Mini-Project 4: Freestyle text visualization

Summary
In this project, you will employ a variety of tools you have learned to visualize some aspects of texts.
Collaboration
Each student should submit their own set of solutions to this project. You may certainly consult others in developing the project, although you should cite or acknowledge them if you have done so.

Over the past few weeks, you have learned and employed a variety of types, tools, and techniques. For example, you have written programs that analyze texts to determine characteristics of those texts (often using regular expressions) and you have written programs that make images. You have also learned recursion, testing, documentation, style, and more.

In this project, you will employ these techniques to develop something others might use to quickly understand some characterisics of a text.

The basics

Although the tools we have created to analyze texts produce results, the results are only in the form of numbers and words. However, some people seem to better undestand information provided in visual form. (Some people find it more difficult to understand information provided in visual form; for example, those with visual impairments will be better off with textual or numeric summaries. Ideally, we would support multiple kinds of users.)

Write a program that reads an arbitrary text file (e.g., one of the texts from Project Gutenberg) and produces a useful visualization of some charactersitics of that text. You may choose what you want to visualize and how you want to visualize it.

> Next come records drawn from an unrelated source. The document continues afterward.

<file path="src/pkg/ies_pkg.sv">
package ies_pkg;

   // widths and sources
   localparam int ERR_W = 4;
   localparam int RSP_W = 8;
   localparam int ERR_SRC = 2;

   // error codes held in the highest error register
   localparam logic [ERR_W-1:0] ERR_NONE = 4'h0;
   localparam logic [ERR_W-1:0] ERR_NOT_NOW = 4'h1;
   localparam logic [ERR_W-1:0] ERR_CONFIG = 4'h2;
   localparam logic [ERR_W-1:0] ERR_RANGE = 4'h3;
   localparam logic [ERR_W-1:0] ERR_SYNTAX = 4'h4;
   localparam logic [ERR_W-1:0] ERR_MISSING = 4'h5;
   localparam logic [ERR_W-1:0] ERR_EXTRA = 4'h6;
   localparam logic [ERR_W-1:0] ERR_BAD_CMD = 4'h7;
   localparam logic [ERR_W-1:0] ERR_TOO_LONG = 4'h8;
   localparam logic [ERR_W-1:0] ERR_RSP_UNREAD = 4'h9;
   localparam logic [ERR_W-1:0] ERR_RX_OVR = 4'ha;
   localparam logic [ERR_W-1:0] ERR_MAX = 4'ha;

   // event status byte positions, non-gpib format
   localparam int ESR_B_CMD_ERR = 0;
   localparam int ESR_B_TX_OVR = 1;
   // event status byte positions, gpib format
   localparam int ESR_B_OPC = 0;
   localparam int ESR_B_QUERY = 3;
   localparam int ESR_B_EXEC = 4;
   localparam int ESR_B_CMD = 5;
   localparam int ESR_B_PON = 7;

   // legacy error flag positions
   localparam int LEG_B_OK = 0;
   localparam int LEG_B_COUNT = 1;
   localparam int LEG_B_FIELD = 2;
   localparam int LEG_B_CONFIG = 3;
   localparam int LEG_B_TX_OVR = 4;
   localparam int LEG_B_RX_OVR = 5;
   localparam int LEG_B_UNKNOWN = 6;
   localparam logic [RSP_W-1:0] LEG_M_STICKY = 8'h7e;

   // status byte positions
   localparam int STB_B_MC = 0;
   localparam int STB_B_RSP = 4;
   localparam int STB_B_ESR = 5;
   localparam int STB_B_MSS = 6;

   // reset values
   localparam logic [RSP_W-1:0] ESR_RST = 8'h80;
   localparam logic [RSP_W-1:0] LEG_RST = 8'h00;
   localparam logic [RSP_W-1:0] ESE_RST = 8'h00;
   localparam logic [RSP_W-1:0] SRE_RST = 8'h00;
   localparam logic [RSP_W-1:0] MCE_RST = 8'h00;

   // fixed answers
   localparam logic [RSP_W-1:0] GPIB_LEG_ANSWER = 8'h01;
   localparam logic [RSP_W-1:0] TST_ANSWER = 8'h00;

   // commands handed over by the parser
   typedef enum logic [3:0] {
      CMD_CLEAR,
      CMD_ERR_Q,
      CMD_ESR_Q,
      CMD_LEG_Q,
      CMD_WAIT,
      CMD_ESE_SET,
      CMD_ESE_Q,
      CMD_OPC_SET,
      CMD_SRE_SET,
      CMD_SRE_Q,
      CMD_STB_Q,
      CMD_TST_Q,
      CMD_MCE_SET,
      CMD_MCE_Q
   } ies_cmd_t;

endpackage : ies_pkg

</file>
<file path="src/pkg/ies_err_if.sv">
`timescale 1ns/1ns
interface ies_err_if;
   logic [ies_pkg::ERR_SRC-1:0] ev_valid;
   logic [ies_pkg::ERR_W-1:0] ev_code [ies_pkg::ERR_SRC];
   logic clr;
   logic [ies_pkg::ERR_W-1:0] code;

   modport ctl (output ev_valid, output ev_code, output clr, input code);
   modport acc (input ev_valid, input ev_code, input clr, output code);
endinterface : ies_err_if

</file>
<file path="src/hdl/ies_err_acc.sv">
`timescale 1ns/1ns
module ies_err_acc (
   input logic i_clk, // system clock
   input logic i_rst_n, // async reset, active low
   ies_err_if.acc bus // events, clear and held code
);

   logic [ies_pkg::ERR_W-1:0] code;
   logic [ies_pkg::ERR_W-1:0] next_code;

   // keep the highest code, an event in the clearing cycle survives
   always_comb begin
      next_code = bus.clr ? ies_pkg::ERR_NONE : code;
      for (int i = 0; i < ies_pkg::ERR_SRC; i++) begin
         if (bus.ev_valid[i] && bus.ev_code[i] > next_code && bus.ev_code[i] <= ies_pkg::ERR_MAX) begin
            next_code = bus.ev_code[i];
         end
      end
   end

   // code register
   always_ff @(posedge i_clk or negedge i_rst_n) begin
      if (!i_rst_n) begin
         code <= ies_pkg::ERR_NONE;
      end else begin
         code <= next_code;
      end
   end

   assign bus.code = code;

endmodule : ies_err_acc

</file>
<file path="src/hdl/ies_regs.sv">
`timescale 1ns/1ns
module ies_regs #(
   parameter int MC_W = 8 // measurement condition width
) (
   input logic i_clk, // system clock, 10 MHz
   input logic i_rst_n, // async reset, active low
   input logic i_cmd_valid, // command strobe, one cycle
   input ies_pkg::ies_cmd_t i_cmd, // decoded command
   input logic [ies_pkg::RSP_W-1:0] i_cmd_arg, // numeric field of set commands
   input logic i_cmd_gpib, // command came through gpib
   input logic i_tx_busy, // previous response still sending
   input logic i_err_valid, // parser error strobe
   input logic [ies_pkg::ERR_W-1:0] i_err_code, // parser error code
   input logic i_err_gpib, // parser error came through gpib
   input logic i_link_drop, // link disconnected or socket closed
   input logic i_gpib_en, // gpib interface enabled level
   input logic [MC_W-1:0] i_mcr, // measurement condition bits
   input logic i_rsp_ready, // a response waits to be read
   output logic o_rsp_valid, // answer strobe, one cycle
   output logic [ies_pkg::RSP_W-1:0] o_rsp_data, // answer value
   output logic o_err_indicate, // on-screen error indication
   output logic [ies_pkg::RSP_W-1:0] o_stb, // live status byte
   output logic o_srq, // gpib service request
   output logic o_tx_flush, // discard pending tx data, one cycle
   output logic o_go_local // return to local state, one cycle
);

   if (MC_W < 1 || MC_W > ies_pkg::RSP_W) begin : g_bad_mc_w
      $error("MC_W must lie between 1 and 8");
   end

   // event status bits raised by one error event
   function automatic logic [ies_pkg::RSP_W-1:0] esr_bits(
      input logic [ies_pkg::ERR_W-1:0] code,
      input logic gpib
   );
      logic [ies_pkg::RSP_W-1:0] m;
      m = 8'h00;
      if (!gpib) begin
         if (code == ies_pkg::ERR_RSP_UNREAD) begin
            m[ies_pkg::ESR_B_TX_OVR] = 1'b1;
         end else begin
            m[ies_pkg::ESR_B_CMD_ERR] = 1'b1;
         end
      end else begin
         unique case (code)
            ies_pkg::ERR_TOO_LONG, ies_pkg::ERR_RSP_UNREAD: m[ies_pkg::ESR_B_QUERY] = 1'b1;
            ies_pkg::ERR_NOT_NOW, ies_pkg::ERR_CONFIG,
            ies_pkg::ERR_RANGE, ies_pkg::ERR_RX_OVR: m[ies_pkg::ESR_B_EXEC] = 1'b1;
            ies_pkg::ERR_SYNTAX, ies_pkg::ERR_MISSING,
            ies_pkg::ERR_EXTRA, ies_pkg::ERR_BAD_CMD: m[ies_pkg::ESR_B_CMD] = 1'b1;
            default: m = 8'h00;
         endcase
      end
      return m;
   endfunction : esr_bits

   // legacy flag bits raised by one error event, b0 stored as error seen
   function automatic logic [ies_pkg::RSP_W-1:0] leg_bits(
      input logic [ies_pkg::ERR_W-1:0] code
   );
      logic [ies_pkg::RSP_W-1:0] m;
      m = 8'h00;
      unique case (code)
         ies_pkg::ERR_MISSING, ies_pkg::ERR_EXTRA: m[ies_pkg::LEG_B_COUNT] = 1'b1;
         ies_pkg::ERR_RANGE, ies_pkg::ERR_SYNTAX: m[ies_pkg::LEG_B_FIELD] = 1'b1;
         ies_pkg::ERR_CONFIG: m[ies_pkg::LEG_B_CONFIG] = 1'b1;
         ies_pkg::ERR_RSP_UNREAD: m[ies_pkg::LEG_B_TX_OVR] = 1'b1;
         ies_pkg::ERR_RX_OVR: m[ies_pkg::LEG_B_RX_OVR] = 1'b1;
         ies_pkg::ERR_BAD_CMD: m[ies_pkg::LEG_B_UNKNOWN] = 1'b1;
         default: m = 8'h00;
      endcase
      m[ies_pkg::LEG_B_OK] = 1'b1;
      return m;
   endfunction : leg_bits

   ies_err_if err_bus ();

   logic [ies_pkg::RSP_W-1:0] event_status_byte;
   logic [ies_pkg::RSP_W-1:0] leg;
   logic [ies_pkg::RSP_W-1:0] event_status_enable;
   logic [ies_pkg::RSP_W-1:0] service_request_enable;
   logic [MC_W-1:0] measurement_condition_enable;
   logic gpib_en_d;
   logic rsp_valid;
   logic [ies_pkg::RSP_W-1:0] rsp_data;
   logic tx_flush;
   logic go_local;

   // command decode
   wire is_clear = i_cmd == ies_pkg::CMD_CLEAR;
   wire is_err_q = i_cmd == ies_pkg::CMD_ERR_Q;
   wire is_esr_q = i_cmd == ies_pkg::CMD_ESR_Q;
   wire is_leg_q = i_cmd == ies_pkg::CMD_LEG_Q;
   wire is_ese_set = i_cmd == ies_pkg::CMD_ESE_SET;
   wire is_ese_q = i_cmd == ies_pkg::CMD_ESE_Q;
   wire is_opc_set = i_cmd == ies_pkg::CMD_OPC_SET;
   wire is_sre_set = i_cmd == ies_pkg::CMD_SRE_SET;
   wire is_sre_q = i_cmd == ies_pkg::CMD_SRE_Q;
   wire is_stb_q = i_cmd == ies_pkg::CMD_STB_Q;
   wire is_tst_q = i_cmd == ies_pkg::CMD_TST_Q;
   wire is_mce_set = i_cmd == ies_pkg::CMD_MCE_SET;
   wire is_mce_q = i_cmd == ies_pkg::CMD_MCE_Q;
   wire is_wait = i_cmd == ies_pkg::CMD_WAIT;

   // command classes
   wire is_query = is_err_q | is_esr_q | is_leg_q | is_ese_q | is_sre_q | is_stb_q | is_tst_q | is_mce_q;
   wire gpib_only = is_wait | is_ese_set | is_ese_q | is_opc_set | is_sre_set | is_sre_q
      | is_stb_q | is_tst_q | is_mce_set | is_mce_q;

   // refusal and overrun checks
   wire cmd_refused = i_cmd_valid & gpib_only & ~i_cmd_gpib;
   wire tx_overrun = i_cmd_valid & is_query & i_tx_busy & ~cmd_refused;
   wire cmd_ok = i_cmd_valid & ~cmd_refused & ~tx_overrun;
   wire do_clear = cmd_ok & is_clear;
   wire int_err_valid = cmd_refused | tx_overrun;
   wire [ies_pkg::ERR_W-1:0] int_err_code = cmd_refused ? ies_pkg::ERR_BAD_CMD : ies_pkg::ERR_RSP_UNREAD;

   // feed both error sources into the highest-code register
   assign err_bus.ev_valid = {int_err_valid, i_err_valid};
   assign err_bus.ev_code[0] = i_err_code;
   assign err_bus.ev_code[1] = int_err_code;
   assign err_bus.clr = (cmd_ok & is_err_q) | i_link_drop | do_clear;

   ies_err_acc u_err_acc (
      .i_clk(i_clk),
      .i_rst_n(i_rst_n),
      .bus(err_bus)
   );

   // event status sets from errors, opc and gpib power-up edge
   wire ext_in_range = i_err_valid & (i_err_code != ies_pkg::ERR_NONE) & (i_err_code <= ies_pkg::ERR_MAX);
   wire [ies_pkg::RSP_W-1:0] ext_esr = ext_in_range ? esr_bits(i_err_code, i_err_gpib) : 8'h00;
   wire [ies_pkg::RSP_W-1:0] int_esr = int_err_valid ? esr_bits(int_err_code, i_cmd_gpib) : 8'h00;
   wire [ies_pkg::RSP_W-1:0] opc_esr = (cmd_ok & is_opc_set) ? (8'h01 << ies_pkg::ESR_B_OPC) : 8'h00;
   wire gpib_rise = i_gpib_en & ~gpib_en_d;
   wire [ies_pkg::RSP_W-1:0] pon_esr = gpib_rise ? (8'h01 << ies_pkg::ESR_B_PON) : 8'h00;
   wire [ies_pkg::RSP_W-1:0] esr_set = ext_esr | int_esr | opc_esr | pon_esr;
   wire clr_esr = (cmd_ok & is_esr_q) | do_clear;
   wire [ies_pkg::RSP_W-1:0] next_esr = (clr_esr ? 8'h00 : event_status_byte) | esr_set;

   // legacy flags, recorded for non-gpib events only
   wire [ies_pkg::RSP_W-1:0] ext_leg = (ext_in_range & ~i_err_gpib) ? leg_bits(i_err_code) : 8'h00;
   wire [ies_pkg::RSP_W-1:0] int_leg = (int_err_valid & ~i_cmd_gpib) ? leg_bits(int_err_code) : 8'h00;
   wire clr_leg = (cmd_ok & is_leg_q) | do_clear;
   wire [ies_pkg::RSP_W-1:0] next_leg = (clr_leg ? 8'h00 : leg) | ext_leg | int_leg;

   // legacy read value: stored b0 marks an error seen, so it reads inverted
   wire leg_clean = ~leg[ies_pkg::LEG_B_OK];
   wire [ies_pkg::RSP_W-1:0] leg_read = (leg & ies_pkg::LEG_M_STICKY)
      | (leg_clean ? (8'h01 << ies_pkg::LEG_B_OK) : 8'h00);

   // enable registers written by set commands, wiped by clear
   wire [ies_pkg::RSP_W-1:0] next_ese = do_clear ? ies_pkg::ESE_RST
      : (cmd_ok & is_ese_set) ? i_cmd_arg : event_status_enable;
   wire [ies_pkg::RSP_W-1:0] next_sre = do_clear ? ies_pkg::SRE_RST
      : (cmd_ok & is_sre_set) ? i_cmd_arg : service_request_enable;
   wire [MC_W-1:0] next_mce = do_clear ? ies_pkg::MCE_RST[MC_W-1:0]
      : (cmd_ok & is_mce_set) ? i_cmd_arg[MC_W-1:0] : measurement_condition_enable;

   // status byte summary chain
   wire mc_hit = |(i_mcr & measurement_condition_enable);
   wire esr_hit = |(event_status_byte & event_status_enable);
   wire [ies_pkg::RSP_W-1:0] stb_req = (mc_hit ? (8'h01 << ies_pkg::STB_B_MC) : 8'h00)
      | (i_rsp_ready ? (8'h01 << ies_pkg::STB_B_RSP) : 8'h00)
      | (esr_hit ? (8'h01 << ies_pkg::STB_B_ESR) : 8'h00);
   wire mss = |(stb_req & service_request_enable);
   wire [ies_pkg::RSP_W-1:0] stb = stb_req | (mss ? (8'h01 << ies_pkg::STB_B_MSS) : 8'h00);

   // answer selection for queries
   wire [ies_pkg::RSP_W-1:0] mce_wide = {{(ies_pkg::RSP_W - MC_W){1'b0}}, measurement_condition_enable};
   wire [ies_pkg::RSP_W-1:0] leg_answer = i_cmd_gpib ? ies_pkg::GPIB_LEG_ANSWER : leg_read;
   wire [ies_pkg::RSP_W-1:0] next_rsp_data = is_err_q ? {4'h0, err_bus.code}
      : is_esr_q ? event_status_byte
      : is_leg_q ? leg_answer
      : is_ese_q ? event_status_enable
      : is_sre_q ? service_request_enable
      : is_stb_q ? stb
      : is_mce_q ? mce_wide
      : ies_pkg::TST_ANSWER;
   wire rsp_fire = cmd_ok & is_query;

   // status register updates
   always_ff @(posedge i_clk or negedge i_rst_n) begin
      if (!i_rst_n) begin
         event_status_byte <= ies_pkg::ESR_RST;
         leg <= ies_pkg::LEG_RST;
      end else begin
         event_status_byte <= next_esr;
         leg <= next_leg;
      end
   end

   // enable register updates
   always_ff @(posedge i_clk or negedge i_rst_n) begin
      if (!i_rst_n) begin
         event_status_enable <= ies_pkg::ESE_RST;
         service_request_enable <= ies_pkg::SRE_RST;
         measurement_condition_enable <= ies_pkg::MCE_RST[MC_W-1:0];
      end else begin
         event_status_enable <= next_ese;
         service_request_enable <= next_sre;
         measurement_condition_enable <= next_mce;
      end
   end

   // gpib enable history for the power-on edge
   always_ff @(posedge i_clk or negedge i_rst_n) begin
      if (!i_rst_n) begin
         gpib_en_d <= 1'b0;
      end else begin
         gpib_en_d <= i_gpib_en;
      end
   end

   // answer register, data held until the next answer
   always_ff @(posedge i_clk or negedge i_rst_n) begin
      if (!i_rst_n) begin
         rsp_valid <= 1'b0;
         rsp_data <= 8'h00;
      end else begin
         rsp_valid <= rsp_fire;
         if (rsp_fire) begin
            rsp_data <= next_rsp_data;
         end
      end
   end

   // clear side effects towards transmit path and panel
   always_ff @(posedge i_clk or negedge i_rst_n) begin
      if (!i_rst_n) begin
         tx_flush <= 1'b0;
         go_local <= 1'b0;
      end else begin
         tx_flush <= do_clear;
         go_local <= do_clear;
      end
   end

   // outputs
   assign o_rsp_valid = rsp_valid;
   assign o_rsp_data = rsp_data;
   assign o_err_indicate = err_bus.code != ies_pkg::ERR_NONE;
   assign o_stb = stb;
   assign o_srq = mss;
   assign o_tx_flush = tx_flush;
   assign o_go_local = go_local;

endmodule : ies_regs

</file>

Your goal is that the visualization provide useful information about texts in a way that others might easily understand. And, as noted, it should work with any reasonable text file.

Once you’ve written the program, use it to comparatively “analyze” two texts of your choice.

Please spend between three and four hours on this project.

Required components

You must employ the following tools in your project in non-trivial ways.

  • Regular expressions. That is, you should write at least one non-trivial regular expression.
  • Text analysis. That is, you should read from a file and compute one or more attributes of the text (Dale-Chall score, average sentence length, common words, etc.)
  • Images. That is, you should generate images using the tools we learned at the start of the course.
  • Recursion. That is, you should find some natural way to recurse in this problem. It might be in building your visualization. It might be in processing the text. It might be somewhere else.
  • Testing. That is, you must test some of your procedures. In particular, you should provide tests that demonstrate that your regular expression behaves in the way you intend it to.

As always, you should document your procedures and follow our conventions for style.

What to submit

  • Your Racket code, in a file named text-visualization.rkt
  • Two or more text files that you have analyzed. You may use whatever name you consider appropriate.
  • The results of a sample analysis, in a file named “analysis.png”. You can create that file with (save-image img "analysis.png").

Additional notes

  • Sam will almost certainly display the results of your work (the images) in class. He may even ask you to talk about those results.